## Task goal
You are asked to filter the data below and copy every line holding "branches".
━━━━━ Source material
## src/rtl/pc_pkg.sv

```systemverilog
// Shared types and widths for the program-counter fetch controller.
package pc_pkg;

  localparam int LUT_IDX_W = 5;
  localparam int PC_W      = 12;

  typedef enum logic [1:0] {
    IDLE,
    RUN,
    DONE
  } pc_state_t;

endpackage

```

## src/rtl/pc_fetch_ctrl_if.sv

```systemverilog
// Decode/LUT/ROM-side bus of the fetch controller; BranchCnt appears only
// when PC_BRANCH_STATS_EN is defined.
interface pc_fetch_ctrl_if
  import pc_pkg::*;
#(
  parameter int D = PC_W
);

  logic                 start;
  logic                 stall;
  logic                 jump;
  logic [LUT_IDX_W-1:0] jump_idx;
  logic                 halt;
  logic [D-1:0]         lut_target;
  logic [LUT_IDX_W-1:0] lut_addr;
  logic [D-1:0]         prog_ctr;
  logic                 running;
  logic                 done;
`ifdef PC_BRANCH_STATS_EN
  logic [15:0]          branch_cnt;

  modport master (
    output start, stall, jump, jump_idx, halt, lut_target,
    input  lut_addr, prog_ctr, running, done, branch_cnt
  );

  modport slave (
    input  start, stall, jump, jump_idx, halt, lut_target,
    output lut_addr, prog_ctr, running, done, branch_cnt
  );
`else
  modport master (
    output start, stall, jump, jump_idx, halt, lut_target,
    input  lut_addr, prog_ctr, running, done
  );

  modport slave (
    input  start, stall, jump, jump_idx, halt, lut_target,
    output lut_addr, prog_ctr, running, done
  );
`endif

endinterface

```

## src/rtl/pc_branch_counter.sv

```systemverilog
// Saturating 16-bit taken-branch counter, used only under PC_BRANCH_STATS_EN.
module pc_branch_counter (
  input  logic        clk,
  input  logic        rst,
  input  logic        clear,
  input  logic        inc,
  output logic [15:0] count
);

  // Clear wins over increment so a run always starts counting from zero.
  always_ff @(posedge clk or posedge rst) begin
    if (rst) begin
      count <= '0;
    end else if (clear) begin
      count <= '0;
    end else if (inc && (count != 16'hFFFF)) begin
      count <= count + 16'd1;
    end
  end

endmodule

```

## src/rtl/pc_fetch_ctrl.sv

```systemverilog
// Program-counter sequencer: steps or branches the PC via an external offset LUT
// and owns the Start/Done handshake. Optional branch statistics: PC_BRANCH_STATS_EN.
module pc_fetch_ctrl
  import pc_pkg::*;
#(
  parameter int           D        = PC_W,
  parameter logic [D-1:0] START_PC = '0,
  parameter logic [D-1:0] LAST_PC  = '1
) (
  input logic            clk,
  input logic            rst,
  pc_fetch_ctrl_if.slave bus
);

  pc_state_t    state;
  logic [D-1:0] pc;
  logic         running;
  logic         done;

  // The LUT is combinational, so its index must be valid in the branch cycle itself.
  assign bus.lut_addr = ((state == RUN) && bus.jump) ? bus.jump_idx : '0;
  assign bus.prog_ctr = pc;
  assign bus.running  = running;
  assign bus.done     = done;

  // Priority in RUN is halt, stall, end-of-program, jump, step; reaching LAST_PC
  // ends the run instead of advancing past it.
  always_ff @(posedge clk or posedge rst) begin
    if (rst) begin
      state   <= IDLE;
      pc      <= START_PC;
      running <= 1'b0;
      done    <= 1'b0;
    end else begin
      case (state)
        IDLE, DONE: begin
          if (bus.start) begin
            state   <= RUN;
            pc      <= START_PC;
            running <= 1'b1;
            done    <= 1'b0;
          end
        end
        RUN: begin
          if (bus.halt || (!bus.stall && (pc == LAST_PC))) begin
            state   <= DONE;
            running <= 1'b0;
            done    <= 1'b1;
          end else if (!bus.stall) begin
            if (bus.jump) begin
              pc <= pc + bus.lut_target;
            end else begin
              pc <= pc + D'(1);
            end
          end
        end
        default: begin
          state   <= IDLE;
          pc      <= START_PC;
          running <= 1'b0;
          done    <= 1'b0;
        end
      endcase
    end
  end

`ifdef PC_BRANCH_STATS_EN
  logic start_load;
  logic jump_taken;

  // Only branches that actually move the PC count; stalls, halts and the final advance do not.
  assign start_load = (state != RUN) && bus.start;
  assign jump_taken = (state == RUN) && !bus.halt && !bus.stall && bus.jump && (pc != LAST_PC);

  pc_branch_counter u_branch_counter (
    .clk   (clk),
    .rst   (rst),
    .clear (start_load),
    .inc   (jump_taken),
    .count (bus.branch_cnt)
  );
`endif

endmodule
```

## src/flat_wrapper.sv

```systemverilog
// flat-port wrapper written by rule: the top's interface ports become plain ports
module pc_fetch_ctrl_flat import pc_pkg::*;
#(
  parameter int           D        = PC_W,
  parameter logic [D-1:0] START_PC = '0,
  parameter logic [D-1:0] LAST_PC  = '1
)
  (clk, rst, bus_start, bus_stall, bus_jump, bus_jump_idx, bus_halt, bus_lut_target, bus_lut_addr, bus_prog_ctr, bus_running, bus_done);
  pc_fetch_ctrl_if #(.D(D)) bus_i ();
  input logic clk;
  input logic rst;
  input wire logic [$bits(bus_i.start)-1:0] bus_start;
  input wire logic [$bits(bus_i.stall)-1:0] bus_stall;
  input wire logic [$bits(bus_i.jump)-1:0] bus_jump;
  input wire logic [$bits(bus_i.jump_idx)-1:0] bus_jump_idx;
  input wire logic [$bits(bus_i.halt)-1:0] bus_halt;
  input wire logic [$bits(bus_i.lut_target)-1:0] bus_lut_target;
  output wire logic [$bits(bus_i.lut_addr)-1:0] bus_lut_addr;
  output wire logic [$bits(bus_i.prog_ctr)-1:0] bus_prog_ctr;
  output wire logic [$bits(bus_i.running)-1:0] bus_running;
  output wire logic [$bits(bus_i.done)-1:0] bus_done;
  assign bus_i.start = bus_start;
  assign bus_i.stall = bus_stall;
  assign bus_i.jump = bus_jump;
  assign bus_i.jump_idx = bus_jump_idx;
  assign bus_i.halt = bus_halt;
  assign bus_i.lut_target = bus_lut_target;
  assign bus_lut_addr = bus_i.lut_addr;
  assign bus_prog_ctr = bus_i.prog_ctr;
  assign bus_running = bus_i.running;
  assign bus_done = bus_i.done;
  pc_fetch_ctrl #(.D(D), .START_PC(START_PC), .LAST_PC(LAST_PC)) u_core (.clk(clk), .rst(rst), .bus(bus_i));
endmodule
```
━━━━━━━━━━
━━━━━ Source material
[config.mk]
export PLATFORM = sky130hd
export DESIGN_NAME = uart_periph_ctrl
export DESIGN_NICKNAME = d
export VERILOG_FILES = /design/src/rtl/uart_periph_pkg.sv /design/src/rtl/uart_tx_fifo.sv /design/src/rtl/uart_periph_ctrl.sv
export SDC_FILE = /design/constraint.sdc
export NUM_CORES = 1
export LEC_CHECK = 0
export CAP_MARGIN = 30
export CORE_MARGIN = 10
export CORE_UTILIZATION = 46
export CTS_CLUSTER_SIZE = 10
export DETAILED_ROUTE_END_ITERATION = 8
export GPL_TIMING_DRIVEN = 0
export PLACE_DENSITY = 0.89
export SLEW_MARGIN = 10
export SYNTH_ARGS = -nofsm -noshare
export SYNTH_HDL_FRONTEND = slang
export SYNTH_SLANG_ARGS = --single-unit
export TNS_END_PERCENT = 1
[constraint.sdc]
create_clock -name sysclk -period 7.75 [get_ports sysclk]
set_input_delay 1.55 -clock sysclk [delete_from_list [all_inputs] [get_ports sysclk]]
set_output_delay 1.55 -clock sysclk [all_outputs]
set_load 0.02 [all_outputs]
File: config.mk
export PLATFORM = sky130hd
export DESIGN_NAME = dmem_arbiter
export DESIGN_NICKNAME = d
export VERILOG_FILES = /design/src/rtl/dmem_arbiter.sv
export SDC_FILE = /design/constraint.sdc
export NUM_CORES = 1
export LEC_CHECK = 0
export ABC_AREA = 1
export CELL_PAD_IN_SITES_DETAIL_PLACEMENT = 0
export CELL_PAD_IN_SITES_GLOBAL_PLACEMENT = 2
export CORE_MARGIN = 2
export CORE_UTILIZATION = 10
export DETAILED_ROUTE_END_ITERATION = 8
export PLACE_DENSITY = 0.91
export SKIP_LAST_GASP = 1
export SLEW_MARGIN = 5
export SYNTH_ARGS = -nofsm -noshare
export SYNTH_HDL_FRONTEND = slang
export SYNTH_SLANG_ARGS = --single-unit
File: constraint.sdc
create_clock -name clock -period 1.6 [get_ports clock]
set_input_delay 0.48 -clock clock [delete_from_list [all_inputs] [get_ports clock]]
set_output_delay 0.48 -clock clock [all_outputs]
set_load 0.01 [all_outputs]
━━━━━━━━━━
## Answer space
// Program-counter sequencer: steps or branches the PC via an external offset LUT
  // Only branches that actually move the PC count; stalls, halts and the final advance do not.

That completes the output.